What is needed is the number of lines in the data below that include "vclass", stated by itself.

-------

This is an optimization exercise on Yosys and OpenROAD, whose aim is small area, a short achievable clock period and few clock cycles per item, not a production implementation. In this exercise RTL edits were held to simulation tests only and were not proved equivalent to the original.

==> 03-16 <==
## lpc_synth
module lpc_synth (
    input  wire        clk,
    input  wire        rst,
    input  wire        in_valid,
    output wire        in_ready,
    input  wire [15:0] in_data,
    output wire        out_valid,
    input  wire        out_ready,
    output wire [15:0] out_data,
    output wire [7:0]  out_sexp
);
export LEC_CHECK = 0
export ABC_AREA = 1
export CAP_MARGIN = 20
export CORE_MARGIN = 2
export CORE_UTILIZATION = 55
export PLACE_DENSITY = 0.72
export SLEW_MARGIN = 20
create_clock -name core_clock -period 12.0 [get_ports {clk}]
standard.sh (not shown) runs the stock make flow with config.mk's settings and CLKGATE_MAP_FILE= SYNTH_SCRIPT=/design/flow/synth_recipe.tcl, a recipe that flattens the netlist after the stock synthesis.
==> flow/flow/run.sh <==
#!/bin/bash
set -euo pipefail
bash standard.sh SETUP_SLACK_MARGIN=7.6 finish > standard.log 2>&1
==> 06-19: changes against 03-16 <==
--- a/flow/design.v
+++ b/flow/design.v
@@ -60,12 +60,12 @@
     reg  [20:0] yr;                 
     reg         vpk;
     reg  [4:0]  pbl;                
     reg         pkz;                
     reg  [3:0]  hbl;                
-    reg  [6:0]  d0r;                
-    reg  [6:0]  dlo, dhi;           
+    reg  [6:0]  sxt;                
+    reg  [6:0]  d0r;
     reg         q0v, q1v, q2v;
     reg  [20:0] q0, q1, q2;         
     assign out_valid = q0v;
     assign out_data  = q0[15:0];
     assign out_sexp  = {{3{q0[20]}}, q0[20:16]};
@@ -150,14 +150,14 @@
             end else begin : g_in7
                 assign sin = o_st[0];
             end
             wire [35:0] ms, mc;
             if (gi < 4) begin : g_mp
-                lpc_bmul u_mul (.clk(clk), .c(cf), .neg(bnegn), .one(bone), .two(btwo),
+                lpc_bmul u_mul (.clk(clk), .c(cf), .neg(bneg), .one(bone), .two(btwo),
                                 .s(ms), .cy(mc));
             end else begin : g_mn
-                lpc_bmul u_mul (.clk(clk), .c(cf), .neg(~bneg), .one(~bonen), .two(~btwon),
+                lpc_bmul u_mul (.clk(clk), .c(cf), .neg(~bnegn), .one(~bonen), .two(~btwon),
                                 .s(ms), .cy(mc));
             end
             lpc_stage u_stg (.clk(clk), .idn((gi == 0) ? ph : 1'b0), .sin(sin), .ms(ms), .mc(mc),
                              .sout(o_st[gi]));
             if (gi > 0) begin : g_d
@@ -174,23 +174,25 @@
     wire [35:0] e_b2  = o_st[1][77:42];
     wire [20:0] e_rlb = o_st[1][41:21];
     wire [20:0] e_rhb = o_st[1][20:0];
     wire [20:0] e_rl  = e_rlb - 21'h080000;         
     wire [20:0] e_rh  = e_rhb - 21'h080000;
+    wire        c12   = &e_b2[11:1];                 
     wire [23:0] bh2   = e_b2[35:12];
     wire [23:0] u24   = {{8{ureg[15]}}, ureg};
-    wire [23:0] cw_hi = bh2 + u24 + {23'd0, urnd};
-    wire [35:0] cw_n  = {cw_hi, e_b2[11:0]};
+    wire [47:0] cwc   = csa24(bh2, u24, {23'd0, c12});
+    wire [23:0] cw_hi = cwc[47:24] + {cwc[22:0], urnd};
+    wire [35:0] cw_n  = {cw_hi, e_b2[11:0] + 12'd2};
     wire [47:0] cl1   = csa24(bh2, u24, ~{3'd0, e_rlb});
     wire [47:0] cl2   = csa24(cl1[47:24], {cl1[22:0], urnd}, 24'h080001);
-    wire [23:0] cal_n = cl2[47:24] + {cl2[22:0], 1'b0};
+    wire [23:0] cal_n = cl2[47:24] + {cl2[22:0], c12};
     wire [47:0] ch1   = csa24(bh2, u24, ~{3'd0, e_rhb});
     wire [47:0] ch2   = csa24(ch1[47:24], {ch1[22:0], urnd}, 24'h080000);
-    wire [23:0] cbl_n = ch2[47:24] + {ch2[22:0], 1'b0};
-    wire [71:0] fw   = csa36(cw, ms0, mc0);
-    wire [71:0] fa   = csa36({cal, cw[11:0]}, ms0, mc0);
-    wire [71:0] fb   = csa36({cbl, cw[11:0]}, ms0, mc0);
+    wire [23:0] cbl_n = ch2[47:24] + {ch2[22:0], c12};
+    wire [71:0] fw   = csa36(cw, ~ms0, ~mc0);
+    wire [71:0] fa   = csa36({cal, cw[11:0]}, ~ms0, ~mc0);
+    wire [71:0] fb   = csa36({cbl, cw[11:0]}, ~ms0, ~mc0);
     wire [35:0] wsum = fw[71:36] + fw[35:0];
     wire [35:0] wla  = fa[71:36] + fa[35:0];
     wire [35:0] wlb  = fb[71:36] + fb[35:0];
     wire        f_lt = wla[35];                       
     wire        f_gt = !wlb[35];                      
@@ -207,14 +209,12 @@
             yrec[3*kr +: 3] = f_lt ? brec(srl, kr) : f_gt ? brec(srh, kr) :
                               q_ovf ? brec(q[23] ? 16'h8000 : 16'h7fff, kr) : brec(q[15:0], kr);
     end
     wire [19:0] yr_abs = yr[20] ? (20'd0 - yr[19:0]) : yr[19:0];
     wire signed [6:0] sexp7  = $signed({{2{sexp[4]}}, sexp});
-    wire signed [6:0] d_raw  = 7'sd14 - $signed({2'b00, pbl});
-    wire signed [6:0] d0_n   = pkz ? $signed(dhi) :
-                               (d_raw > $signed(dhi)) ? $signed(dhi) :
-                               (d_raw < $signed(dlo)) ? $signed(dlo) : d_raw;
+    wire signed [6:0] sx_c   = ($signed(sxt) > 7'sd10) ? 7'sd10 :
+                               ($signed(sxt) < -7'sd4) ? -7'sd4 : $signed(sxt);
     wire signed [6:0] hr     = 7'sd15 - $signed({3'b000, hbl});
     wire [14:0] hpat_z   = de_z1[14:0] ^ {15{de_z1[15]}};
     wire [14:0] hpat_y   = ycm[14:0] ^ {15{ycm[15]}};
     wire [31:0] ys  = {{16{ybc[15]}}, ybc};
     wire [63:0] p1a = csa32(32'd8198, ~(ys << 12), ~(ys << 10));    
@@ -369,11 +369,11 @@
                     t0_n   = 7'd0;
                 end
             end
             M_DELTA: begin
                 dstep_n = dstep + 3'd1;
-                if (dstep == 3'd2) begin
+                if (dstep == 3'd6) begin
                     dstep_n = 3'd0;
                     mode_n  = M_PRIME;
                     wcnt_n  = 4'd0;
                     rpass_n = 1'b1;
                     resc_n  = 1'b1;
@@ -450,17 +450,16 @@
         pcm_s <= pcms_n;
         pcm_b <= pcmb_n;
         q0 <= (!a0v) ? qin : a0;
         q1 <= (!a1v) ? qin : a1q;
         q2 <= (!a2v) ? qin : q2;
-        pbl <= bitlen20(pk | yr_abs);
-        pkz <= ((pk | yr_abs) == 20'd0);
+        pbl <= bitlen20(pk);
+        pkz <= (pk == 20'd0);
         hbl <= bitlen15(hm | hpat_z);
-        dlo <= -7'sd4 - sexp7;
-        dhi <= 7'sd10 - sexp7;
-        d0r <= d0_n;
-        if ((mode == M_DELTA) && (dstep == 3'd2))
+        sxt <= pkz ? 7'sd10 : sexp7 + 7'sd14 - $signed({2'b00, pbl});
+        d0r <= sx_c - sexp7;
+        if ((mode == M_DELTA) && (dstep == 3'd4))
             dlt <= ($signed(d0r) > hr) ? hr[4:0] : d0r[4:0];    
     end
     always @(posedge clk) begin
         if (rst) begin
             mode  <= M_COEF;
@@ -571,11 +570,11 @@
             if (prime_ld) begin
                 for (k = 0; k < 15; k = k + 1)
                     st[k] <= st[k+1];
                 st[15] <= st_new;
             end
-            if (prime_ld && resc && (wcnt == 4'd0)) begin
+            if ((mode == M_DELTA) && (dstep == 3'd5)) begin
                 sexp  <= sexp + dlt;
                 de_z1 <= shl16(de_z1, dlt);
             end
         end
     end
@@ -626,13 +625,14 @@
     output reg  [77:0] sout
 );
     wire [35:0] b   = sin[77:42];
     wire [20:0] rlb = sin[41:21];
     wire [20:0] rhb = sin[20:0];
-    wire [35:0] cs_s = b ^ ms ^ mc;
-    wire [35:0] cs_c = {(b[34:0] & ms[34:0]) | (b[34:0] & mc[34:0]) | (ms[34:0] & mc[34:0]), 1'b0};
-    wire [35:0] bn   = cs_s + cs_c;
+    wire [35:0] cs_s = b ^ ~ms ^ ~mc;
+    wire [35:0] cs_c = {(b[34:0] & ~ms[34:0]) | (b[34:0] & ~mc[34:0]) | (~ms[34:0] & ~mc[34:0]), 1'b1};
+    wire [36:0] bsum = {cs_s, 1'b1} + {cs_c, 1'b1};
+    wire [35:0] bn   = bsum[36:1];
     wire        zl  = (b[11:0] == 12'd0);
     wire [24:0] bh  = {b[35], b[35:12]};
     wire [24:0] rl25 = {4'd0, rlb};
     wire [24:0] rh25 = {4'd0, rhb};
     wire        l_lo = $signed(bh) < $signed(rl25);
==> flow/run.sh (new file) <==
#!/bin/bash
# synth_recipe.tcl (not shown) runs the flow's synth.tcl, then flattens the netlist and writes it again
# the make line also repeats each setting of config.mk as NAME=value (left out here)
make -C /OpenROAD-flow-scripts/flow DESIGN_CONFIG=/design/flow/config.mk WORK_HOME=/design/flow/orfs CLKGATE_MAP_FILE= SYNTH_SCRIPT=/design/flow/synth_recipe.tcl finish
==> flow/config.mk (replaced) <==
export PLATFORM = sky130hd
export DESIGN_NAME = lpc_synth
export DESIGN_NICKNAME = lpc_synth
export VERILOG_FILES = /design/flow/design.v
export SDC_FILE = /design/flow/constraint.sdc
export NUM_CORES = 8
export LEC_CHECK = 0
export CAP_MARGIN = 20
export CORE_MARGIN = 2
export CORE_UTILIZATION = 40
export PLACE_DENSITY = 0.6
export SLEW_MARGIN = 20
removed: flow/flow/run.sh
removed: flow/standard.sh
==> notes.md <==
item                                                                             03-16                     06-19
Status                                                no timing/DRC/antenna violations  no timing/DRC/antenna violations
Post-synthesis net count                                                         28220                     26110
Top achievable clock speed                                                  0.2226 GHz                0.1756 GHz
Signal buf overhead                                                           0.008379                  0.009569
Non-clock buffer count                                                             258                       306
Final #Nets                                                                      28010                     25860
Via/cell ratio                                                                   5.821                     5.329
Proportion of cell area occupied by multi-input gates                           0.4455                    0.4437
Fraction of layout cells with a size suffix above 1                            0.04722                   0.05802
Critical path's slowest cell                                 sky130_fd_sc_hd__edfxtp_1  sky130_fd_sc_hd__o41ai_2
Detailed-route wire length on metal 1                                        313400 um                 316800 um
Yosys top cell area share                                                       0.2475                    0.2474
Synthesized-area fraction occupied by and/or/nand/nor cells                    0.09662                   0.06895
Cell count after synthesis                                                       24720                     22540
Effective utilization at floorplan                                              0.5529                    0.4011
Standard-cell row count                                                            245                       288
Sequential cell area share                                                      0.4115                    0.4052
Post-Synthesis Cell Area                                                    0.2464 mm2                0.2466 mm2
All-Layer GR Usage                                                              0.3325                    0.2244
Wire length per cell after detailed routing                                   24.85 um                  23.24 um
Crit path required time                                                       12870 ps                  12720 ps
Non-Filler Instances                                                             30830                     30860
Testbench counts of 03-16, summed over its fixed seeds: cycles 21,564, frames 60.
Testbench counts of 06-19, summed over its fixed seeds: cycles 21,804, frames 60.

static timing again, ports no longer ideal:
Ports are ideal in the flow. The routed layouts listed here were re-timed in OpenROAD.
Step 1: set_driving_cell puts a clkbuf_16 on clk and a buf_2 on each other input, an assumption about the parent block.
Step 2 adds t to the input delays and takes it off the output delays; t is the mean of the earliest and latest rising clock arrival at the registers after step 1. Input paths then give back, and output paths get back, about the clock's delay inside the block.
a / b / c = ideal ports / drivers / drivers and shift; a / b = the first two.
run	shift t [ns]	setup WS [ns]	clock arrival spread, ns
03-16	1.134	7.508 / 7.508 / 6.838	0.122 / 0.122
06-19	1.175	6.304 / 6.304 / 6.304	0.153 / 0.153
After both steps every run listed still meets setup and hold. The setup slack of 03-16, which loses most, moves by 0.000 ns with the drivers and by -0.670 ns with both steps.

-------

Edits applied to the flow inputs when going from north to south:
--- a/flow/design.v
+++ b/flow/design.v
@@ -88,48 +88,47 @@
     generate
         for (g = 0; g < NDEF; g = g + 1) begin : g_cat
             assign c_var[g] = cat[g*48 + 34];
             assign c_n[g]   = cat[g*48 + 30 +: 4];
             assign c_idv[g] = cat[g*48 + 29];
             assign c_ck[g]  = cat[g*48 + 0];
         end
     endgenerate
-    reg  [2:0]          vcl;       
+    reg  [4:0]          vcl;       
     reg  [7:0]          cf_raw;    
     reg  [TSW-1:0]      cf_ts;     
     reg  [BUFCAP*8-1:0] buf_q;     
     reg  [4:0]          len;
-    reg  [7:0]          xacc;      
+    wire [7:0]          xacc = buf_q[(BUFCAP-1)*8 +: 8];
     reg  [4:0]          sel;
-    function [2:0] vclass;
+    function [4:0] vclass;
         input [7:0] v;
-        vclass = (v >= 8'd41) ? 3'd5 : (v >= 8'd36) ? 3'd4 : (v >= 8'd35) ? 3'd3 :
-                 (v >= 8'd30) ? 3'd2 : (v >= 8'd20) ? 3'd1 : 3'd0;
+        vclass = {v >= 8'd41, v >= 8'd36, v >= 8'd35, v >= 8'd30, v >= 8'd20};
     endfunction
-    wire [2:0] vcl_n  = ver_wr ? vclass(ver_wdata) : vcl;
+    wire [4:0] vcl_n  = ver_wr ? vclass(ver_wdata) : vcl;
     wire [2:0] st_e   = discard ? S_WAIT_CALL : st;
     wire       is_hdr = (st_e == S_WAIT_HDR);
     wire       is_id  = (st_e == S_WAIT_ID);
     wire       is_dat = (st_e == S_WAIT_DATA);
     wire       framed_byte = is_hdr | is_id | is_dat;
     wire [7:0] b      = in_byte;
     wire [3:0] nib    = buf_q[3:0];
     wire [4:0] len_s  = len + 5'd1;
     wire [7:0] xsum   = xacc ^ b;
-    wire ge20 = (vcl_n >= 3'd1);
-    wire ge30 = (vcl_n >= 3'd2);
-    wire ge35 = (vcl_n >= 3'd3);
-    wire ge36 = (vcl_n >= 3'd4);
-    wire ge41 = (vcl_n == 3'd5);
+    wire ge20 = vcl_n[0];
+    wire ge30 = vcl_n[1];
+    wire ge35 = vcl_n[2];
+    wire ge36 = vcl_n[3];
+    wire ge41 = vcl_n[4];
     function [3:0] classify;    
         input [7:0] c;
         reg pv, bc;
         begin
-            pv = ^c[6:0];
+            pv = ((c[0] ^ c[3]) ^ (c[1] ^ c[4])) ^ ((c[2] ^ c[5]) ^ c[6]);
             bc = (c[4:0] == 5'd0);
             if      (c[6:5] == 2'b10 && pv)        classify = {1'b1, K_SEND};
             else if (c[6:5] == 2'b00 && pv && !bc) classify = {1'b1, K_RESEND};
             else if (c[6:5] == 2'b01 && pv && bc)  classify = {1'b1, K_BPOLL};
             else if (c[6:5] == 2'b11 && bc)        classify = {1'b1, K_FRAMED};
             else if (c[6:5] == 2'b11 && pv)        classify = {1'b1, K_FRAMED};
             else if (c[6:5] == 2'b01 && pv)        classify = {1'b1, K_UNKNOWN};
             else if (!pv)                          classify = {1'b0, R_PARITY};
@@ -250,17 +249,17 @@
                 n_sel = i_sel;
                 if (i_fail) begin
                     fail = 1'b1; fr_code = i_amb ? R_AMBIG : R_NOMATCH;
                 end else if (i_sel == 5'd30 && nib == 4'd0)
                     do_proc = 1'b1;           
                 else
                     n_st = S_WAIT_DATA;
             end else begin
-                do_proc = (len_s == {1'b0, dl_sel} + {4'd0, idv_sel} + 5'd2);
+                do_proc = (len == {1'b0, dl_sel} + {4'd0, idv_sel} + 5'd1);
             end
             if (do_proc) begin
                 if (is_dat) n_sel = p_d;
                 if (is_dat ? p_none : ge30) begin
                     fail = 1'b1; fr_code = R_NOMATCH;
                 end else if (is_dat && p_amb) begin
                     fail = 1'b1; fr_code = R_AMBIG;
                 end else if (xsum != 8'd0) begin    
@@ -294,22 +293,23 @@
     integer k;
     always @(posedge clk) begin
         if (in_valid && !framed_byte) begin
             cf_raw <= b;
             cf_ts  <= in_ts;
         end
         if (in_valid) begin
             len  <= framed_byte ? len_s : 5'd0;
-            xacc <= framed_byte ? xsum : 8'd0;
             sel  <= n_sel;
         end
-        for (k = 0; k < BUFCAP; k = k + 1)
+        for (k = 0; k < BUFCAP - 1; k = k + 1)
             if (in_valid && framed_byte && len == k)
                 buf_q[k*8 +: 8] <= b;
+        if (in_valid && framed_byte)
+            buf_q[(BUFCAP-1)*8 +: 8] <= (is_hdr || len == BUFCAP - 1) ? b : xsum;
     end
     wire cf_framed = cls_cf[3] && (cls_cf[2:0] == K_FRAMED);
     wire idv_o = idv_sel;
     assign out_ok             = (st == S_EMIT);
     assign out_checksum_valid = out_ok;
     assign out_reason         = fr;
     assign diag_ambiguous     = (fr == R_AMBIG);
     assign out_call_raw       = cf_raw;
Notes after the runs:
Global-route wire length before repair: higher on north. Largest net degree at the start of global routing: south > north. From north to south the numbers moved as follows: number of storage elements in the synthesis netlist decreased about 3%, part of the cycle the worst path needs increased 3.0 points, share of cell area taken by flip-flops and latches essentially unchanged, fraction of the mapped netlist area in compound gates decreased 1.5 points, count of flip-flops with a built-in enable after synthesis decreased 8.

-------

**Expected answer**
6